Delinearized Rollouts

Posted


This post is largely implied by the previous two, but I wanted to take a bit of time and tie everything together. Since changes are no longer being committed at a set time they no longer need to be comitted in a fixed order. By combining unordered patches with testing changes on small fractions of production traffic this creates a very powerful rollout system.

Example

Imagine that each patch goes through the following process:

  1. Quick review-time tests are run.
  2. Human reviewers approve the patch.
  3. Integration tests run against the patch (likely in a batch).
  4. Patch is built and tested against a small slice of production traffic.
  5. Metrics are monitored until probability of a regression is below a chosen confidence interval.
  6. Periodically, patches that don’t cause regressions are built into a rollup release and deployed to production.
  7. If the rollup is regression-free it is rolled out to an increasing amount of production traffic.
  8. The rollup is added to the main development branch.

The key fact is that step 6 doesn’t just take all pending patches.

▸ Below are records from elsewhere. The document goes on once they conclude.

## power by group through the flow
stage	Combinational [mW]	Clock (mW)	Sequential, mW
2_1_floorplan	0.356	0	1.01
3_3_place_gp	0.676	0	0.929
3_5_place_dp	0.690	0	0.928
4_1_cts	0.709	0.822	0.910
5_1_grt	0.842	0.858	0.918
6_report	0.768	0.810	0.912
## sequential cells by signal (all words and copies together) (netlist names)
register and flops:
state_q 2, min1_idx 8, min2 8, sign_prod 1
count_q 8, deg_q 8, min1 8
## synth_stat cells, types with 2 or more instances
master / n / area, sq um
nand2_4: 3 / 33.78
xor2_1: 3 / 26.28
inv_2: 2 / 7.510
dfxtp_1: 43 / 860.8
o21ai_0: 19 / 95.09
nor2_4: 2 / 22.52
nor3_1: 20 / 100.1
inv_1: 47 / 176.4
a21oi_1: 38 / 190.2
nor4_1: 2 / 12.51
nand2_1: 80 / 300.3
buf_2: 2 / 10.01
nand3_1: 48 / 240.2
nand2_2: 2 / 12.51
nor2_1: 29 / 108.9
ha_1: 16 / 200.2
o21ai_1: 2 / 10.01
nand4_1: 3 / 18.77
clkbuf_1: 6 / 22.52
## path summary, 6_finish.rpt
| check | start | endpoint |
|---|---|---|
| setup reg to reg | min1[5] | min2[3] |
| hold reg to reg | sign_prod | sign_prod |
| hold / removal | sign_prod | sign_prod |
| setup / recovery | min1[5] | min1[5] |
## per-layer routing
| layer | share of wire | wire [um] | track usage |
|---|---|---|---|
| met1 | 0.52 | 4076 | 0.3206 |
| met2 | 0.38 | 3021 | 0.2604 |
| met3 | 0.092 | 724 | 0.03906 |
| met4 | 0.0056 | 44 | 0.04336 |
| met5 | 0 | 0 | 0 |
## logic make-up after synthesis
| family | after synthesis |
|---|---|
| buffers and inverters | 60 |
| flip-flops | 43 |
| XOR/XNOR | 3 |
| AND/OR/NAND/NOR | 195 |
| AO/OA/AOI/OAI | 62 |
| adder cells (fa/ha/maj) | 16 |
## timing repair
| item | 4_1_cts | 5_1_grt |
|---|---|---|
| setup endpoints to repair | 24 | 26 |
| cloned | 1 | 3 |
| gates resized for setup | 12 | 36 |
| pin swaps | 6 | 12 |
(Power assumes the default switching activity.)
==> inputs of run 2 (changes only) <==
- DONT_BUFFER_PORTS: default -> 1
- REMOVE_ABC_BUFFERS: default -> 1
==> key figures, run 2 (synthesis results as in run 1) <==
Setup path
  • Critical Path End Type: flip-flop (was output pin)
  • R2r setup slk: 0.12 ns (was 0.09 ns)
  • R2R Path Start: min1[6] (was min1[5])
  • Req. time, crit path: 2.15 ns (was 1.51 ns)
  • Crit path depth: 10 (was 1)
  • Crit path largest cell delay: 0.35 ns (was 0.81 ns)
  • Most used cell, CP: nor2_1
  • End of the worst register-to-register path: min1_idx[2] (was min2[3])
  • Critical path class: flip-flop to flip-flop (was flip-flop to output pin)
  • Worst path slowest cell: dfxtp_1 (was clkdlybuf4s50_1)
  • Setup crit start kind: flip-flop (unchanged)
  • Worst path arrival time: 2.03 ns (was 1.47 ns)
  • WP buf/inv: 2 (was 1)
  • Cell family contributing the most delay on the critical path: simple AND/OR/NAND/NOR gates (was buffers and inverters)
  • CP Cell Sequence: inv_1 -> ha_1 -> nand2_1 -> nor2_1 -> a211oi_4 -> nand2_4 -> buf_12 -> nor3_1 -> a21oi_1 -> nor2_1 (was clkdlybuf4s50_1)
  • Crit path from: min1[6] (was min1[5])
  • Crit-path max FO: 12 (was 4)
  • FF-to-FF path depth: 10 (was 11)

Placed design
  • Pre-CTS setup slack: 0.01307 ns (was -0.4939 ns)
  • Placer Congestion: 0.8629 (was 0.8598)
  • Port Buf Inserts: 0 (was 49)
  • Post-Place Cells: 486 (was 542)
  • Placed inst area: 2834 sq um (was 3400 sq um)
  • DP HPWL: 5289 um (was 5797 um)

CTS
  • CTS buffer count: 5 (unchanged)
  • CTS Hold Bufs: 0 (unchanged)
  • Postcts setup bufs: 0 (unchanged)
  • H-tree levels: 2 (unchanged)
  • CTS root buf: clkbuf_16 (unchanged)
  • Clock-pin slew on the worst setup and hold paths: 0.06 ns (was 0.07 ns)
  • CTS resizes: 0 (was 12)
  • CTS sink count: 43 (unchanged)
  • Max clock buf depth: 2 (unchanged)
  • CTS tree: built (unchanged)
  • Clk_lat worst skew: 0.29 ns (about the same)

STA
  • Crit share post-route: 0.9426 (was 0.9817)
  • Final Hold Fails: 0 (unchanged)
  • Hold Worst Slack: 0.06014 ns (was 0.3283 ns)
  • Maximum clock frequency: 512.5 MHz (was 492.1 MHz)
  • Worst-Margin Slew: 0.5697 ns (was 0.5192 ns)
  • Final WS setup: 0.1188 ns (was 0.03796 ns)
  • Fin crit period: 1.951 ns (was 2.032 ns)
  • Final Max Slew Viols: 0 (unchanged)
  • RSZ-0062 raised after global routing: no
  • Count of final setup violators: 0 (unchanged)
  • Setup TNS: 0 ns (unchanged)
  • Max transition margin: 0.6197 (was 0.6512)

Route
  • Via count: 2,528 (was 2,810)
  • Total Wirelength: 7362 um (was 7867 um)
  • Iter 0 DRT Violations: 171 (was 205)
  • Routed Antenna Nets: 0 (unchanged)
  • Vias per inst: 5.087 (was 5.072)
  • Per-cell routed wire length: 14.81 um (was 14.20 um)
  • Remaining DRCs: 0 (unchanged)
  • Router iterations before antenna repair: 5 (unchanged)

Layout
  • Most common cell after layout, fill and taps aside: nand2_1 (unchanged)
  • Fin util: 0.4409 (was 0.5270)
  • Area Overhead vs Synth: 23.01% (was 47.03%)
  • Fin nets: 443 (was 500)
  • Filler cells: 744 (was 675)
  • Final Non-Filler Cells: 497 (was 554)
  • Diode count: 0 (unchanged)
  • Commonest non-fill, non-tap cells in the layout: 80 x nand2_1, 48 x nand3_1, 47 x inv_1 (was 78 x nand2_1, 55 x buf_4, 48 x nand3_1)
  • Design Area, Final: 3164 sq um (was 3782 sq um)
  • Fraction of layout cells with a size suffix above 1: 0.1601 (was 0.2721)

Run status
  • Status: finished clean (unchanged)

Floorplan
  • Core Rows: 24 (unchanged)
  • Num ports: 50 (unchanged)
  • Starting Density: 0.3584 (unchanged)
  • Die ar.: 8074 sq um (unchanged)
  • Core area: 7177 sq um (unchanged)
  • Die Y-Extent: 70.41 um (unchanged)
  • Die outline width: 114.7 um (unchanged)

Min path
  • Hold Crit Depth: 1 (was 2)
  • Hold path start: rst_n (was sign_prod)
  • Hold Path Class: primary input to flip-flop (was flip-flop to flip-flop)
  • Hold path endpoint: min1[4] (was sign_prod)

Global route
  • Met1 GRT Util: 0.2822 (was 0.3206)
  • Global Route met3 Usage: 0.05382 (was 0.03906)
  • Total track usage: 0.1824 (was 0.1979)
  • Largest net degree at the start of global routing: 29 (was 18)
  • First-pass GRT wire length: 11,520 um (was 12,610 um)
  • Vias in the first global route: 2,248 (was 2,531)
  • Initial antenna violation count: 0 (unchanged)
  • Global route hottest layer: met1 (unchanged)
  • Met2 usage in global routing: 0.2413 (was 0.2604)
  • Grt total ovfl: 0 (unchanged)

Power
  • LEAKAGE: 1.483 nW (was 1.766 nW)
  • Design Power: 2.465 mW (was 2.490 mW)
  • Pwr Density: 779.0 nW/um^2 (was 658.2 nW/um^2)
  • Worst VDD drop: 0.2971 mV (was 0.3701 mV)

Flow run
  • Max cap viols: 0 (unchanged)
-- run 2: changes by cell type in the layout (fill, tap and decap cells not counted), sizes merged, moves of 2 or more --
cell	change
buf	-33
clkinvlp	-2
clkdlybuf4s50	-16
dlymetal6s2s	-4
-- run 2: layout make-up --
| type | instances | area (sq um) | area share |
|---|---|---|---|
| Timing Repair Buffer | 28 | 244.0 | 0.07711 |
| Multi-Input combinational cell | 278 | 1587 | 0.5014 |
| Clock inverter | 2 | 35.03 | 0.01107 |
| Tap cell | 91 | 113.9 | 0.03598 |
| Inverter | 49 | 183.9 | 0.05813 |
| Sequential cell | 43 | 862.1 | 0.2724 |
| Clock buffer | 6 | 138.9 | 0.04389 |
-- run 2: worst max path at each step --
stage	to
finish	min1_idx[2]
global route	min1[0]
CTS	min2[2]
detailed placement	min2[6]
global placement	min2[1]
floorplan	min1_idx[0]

It only takes the one that have high confidence of being “good”. The patches not selected are also not necessarily rejected. Patches with a high confidence of being “bad” will be rejected and the author will need to take action, but patches without high confidence in either direction will be allowed to run until the required confidence is met in one direction or the other.

Benefits

On top of the benefits of multi-version rollouts, the main benefit of delinearized rollouts is that the reduce head-of-line blocking. If Change-A gets “unlucky” and throws a bunch of errors (maybe there was an unrelated database blip, or a few requests hit an existing bug) it can be held in evaluation for longer. It doesn’t need to be rolled back, it can just be tested until a verdict is reached. In this extended testing other changes don’t need to be blocked. They can be selected for the rollup release ahead of Change-A. Change-A can then land in the next rollup if it is found to be good.

Downsides

The main downside here is complexity of the tooling. It requires moving from a simple set of promotions to some sort of promotion manager. However, it is still conceptually quite simple. For the rollup steps you basically just evaluate each in-flight patch and include the ones that are above a given confidence of being “good”. Then you also reject any change that is below a (different) confidence level. You also want some status reporting so that authors can track how a particular change is doing in the evaluation.

It is also slightly more complex for authors to understand, but since each patch still progresses linearly though the stages I don’t think it adds much confusion. The dashboard just needs to tell them where their patch is in the submission process and the current confidence level.